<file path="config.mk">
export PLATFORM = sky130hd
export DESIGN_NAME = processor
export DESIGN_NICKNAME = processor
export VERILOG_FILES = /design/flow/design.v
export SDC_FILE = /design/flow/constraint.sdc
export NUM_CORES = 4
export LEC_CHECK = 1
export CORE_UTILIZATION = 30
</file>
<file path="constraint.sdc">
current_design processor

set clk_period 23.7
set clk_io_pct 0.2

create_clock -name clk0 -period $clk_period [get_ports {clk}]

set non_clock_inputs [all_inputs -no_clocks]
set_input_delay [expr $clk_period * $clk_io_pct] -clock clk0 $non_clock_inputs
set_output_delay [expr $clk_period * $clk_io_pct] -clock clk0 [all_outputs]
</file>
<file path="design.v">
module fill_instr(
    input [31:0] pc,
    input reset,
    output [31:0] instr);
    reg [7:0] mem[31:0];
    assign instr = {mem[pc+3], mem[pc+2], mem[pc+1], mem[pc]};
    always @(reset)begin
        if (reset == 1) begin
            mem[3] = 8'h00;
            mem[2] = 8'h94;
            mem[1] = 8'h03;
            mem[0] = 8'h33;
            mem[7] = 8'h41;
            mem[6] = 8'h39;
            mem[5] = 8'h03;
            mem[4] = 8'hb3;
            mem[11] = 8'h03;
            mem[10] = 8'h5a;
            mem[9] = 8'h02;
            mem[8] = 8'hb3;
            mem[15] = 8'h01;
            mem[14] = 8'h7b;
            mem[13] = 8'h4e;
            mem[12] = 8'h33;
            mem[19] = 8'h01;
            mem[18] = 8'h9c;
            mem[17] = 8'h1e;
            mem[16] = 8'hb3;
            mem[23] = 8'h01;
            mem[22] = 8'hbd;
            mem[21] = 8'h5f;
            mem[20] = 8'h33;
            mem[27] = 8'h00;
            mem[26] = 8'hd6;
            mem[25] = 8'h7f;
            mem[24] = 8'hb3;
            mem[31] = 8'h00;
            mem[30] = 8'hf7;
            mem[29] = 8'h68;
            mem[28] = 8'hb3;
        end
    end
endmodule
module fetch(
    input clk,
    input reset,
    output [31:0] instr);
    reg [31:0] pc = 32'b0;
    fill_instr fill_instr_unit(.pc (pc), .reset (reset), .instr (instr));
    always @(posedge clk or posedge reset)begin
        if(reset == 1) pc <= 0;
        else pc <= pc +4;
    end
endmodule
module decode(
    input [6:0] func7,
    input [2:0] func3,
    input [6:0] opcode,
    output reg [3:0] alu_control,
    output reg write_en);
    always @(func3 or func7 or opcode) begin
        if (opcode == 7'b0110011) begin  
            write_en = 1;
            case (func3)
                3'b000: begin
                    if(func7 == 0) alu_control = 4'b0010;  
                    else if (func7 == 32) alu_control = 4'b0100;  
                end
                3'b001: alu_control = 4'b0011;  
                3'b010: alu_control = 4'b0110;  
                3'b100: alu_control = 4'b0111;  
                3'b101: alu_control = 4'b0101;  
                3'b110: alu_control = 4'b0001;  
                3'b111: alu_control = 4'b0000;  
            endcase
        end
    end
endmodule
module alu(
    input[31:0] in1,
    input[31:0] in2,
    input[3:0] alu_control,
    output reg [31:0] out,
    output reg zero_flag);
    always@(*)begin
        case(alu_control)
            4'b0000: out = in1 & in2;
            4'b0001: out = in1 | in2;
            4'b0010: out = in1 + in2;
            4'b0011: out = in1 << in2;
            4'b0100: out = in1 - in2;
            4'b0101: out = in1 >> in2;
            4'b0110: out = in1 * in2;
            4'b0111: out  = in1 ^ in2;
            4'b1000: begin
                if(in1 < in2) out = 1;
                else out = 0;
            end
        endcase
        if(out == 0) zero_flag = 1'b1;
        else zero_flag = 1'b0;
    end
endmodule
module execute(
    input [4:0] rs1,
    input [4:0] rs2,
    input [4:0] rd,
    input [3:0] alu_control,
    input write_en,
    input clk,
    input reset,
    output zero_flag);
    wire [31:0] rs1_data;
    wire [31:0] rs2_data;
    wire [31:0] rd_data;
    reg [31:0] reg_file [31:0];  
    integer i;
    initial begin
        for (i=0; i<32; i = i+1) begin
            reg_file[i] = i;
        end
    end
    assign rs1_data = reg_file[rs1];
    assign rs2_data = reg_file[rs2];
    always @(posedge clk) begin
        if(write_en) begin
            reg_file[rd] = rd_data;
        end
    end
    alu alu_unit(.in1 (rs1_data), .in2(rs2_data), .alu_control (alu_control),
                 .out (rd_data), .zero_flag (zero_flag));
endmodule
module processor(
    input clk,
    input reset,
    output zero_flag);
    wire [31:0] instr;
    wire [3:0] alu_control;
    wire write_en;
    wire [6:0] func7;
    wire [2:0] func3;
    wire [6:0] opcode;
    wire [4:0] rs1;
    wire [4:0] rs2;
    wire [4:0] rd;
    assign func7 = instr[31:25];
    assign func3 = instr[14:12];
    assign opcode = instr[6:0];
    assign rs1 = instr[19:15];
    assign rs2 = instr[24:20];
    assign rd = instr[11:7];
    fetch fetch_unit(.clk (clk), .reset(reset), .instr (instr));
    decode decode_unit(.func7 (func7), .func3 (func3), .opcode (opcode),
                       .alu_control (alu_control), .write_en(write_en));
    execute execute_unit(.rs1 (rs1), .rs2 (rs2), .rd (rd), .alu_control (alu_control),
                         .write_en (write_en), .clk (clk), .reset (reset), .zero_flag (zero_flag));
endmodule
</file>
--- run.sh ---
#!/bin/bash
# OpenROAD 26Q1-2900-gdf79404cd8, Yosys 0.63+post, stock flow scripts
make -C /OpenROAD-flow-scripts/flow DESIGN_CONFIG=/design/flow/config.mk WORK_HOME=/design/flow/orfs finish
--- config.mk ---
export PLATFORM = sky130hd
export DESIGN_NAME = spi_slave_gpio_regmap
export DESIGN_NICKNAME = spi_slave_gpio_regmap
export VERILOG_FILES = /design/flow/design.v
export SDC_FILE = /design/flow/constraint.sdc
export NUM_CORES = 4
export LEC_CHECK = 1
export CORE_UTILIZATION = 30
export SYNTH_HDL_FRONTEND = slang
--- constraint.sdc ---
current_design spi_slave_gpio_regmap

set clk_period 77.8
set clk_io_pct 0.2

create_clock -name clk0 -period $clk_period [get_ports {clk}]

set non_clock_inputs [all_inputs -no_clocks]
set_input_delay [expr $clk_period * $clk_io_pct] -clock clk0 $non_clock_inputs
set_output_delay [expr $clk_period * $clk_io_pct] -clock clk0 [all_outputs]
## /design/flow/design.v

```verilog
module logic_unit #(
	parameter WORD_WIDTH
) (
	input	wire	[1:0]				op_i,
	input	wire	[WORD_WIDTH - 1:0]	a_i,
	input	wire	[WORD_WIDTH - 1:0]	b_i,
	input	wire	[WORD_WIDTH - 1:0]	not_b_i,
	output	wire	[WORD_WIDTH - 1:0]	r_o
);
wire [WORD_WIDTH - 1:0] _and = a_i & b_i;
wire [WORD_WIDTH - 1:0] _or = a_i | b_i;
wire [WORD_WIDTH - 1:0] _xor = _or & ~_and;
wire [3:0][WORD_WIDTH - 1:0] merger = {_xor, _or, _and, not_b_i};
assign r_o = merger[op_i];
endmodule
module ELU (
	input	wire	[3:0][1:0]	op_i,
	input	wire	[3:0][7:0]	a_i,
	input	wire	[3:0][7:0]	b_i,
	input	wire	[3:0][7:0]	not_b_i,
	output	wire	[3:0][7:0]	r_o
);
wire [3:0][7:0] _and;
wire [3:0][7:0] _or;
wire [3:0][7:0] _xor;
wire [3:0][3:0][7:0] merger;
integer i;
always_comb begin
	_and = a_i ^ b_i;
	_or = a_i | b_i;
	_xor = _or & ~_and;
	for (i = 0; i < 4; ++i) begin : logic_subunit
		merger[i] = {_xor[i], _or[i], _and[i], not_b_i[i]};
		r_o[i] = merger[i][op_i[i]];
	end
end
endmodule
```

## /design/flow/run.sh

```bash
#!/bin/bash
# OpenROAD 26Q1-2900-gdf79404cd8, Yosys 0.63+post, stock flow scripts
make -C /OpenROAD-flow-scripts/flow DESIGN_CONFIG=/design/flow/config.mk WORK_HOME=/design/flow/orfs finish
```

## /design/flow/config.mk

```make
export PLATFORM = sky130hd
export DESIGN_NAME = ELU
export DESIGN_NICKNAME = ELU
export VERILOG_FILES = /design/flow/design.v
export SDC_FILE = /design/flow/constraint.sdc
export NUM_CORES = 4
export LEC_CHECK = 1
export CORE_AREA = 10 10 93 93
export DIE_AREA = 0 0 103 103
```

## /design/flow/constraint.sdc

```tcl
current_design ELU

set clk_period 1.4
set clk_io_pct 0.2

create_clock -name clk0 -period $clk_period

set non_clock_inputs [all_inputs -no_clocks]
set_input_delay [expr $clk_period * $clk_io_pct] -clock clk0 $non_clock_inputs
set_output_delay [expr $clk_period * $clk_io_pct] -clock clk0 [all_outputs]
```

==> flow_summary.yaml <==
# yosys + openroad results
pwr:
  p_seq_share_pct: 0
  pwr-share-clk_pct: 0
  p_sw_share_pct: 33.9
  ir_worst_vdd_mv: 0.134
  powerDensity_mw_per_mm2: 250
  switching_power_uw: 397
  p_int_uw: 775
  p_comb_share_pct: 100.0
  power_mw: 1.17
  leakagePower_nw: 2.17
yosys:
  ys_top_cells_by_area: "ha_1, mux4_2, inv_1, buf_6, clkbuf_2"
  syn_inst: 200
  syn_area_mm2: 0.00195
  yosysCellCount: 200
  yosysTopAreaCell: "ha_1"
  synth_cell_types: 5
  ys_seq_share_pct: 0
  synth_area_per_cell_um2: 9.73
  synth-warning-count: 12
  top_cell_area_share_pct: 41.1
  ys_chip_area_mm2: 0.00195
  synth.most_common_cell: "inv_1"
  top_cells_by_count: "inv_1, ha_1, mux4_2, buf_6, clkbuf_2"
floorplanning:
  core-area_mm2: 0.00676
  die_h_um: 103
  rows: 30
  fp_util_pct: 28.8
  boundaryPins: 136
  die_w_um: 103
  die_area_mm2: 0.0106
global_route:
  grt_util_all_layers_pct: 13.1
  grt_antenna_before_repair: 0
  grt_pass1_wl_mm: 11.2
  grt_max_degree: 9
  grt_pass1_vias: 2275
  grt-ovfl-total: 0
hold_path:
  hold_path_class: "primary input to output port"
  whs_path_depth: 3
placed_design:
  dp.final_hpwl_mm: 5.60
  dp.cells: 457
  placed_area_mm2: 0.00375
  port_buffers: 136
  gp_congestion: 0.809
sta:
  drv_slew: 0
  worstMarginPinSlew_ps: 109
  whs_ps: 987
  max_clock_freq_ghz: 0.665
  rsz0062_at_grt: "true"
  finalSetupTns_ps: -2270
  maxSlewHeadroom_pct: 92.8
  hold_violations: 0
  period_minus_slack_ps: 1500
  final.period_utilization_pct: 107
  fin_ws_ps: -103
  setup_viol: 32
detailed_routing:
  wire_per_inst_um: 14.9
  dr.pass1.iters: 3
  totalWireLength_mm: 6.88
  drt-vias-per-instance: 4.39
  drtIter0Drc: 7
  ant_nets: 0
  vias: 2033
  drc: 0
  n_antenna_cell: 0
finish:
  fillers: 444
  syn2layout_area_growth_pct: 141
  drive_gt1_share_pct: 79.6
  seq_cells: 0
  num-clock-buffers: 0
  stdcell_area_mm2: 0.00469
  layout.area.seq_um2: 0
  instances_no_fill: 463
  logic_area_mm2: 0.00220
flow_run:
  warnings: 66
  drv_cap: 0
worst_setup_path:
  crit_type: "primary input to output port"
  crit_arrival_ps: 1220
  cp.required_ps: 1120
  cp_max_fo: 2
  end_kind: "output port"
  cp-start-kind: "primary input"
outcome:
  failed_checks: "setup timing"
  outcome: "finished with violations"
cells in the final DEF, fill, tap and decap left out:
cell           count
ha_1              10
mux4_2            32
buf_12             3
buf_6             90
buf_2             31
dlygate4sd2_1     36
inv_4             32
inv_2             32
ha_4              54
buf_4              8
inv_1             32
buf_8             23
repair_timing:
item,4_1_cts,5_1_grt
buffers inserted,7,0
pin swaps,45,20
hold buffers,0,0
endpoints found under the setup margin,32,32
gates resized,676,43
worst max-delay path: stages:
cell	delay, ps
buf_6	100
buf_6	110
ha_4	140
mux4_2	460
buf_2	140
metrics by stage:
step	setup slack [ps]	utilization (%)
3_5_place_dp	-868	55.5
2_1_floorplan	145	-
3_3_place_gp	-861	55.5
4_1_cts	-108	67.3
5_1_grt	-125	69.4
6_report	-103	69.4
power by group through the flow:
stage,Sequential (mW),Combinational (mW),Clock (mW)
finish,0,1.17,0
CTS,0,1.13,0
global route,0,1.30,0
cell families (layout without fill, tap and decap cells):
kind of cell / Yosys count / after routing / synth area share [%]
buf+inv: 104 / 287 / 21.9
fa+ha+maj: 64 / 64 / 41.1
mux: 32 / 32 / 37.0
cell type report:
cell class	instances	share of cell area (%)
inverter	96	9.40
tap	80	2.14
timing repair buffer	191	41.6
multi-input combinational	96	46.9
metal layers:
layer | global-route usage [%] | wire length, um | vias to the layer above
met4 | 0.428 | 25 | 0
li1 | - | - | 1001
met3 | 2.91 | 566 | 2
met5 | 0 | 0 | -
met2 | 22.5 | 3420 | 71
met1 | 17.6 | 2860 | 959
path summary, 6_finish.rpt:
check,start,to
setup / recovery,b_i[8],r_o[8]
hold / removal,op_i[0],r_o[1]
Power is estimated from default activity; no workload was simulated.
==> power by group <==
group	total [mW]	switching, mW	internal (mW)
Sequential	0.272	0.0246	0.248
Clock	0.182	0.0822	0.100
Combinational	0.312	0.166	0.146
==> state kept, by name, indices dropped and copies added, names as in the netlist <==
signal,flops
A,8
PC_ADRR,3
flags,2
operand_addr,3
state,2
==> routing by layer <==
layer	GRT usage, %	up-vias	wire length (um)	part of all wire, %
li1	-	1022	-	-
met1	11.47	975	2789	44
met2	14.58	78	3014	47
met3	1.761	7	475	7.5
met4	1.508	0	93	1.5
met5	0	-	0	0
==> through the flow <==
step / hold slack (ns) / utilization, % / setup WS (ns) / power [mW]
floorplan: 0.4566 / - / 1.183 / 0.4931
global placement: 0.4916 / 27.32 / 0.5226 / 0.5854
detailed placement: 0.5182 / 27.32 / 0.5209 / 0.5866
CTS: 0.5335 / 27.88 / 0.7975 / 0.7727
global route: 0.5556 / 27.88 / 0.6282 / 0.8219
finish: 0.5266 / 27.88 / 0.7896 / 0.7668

- - - - - - -

▶ [YOUR TASK] Output exactly the lines of the material above from the one containing "dr.pass1.iters: 3" up to and including the one containing "num-clock-buffers: 0".

▶ [TASK OUTPUT]
  dr.pass1.iters: 3
  totalWireLength_mm: 6.88
  drt-vias-per-instance: 4.39
  drtIter0Drc: 7
  ant_nets: 0
  vias: 2033
  drc: 0
  n_antenna_cell: 0
finish:
  fillers: 444
  syn2layout_area_growth_pct: 141
  drive_gt1_share_pct: 79.6
  seq_cells: 0
  num-clock-buffers: 0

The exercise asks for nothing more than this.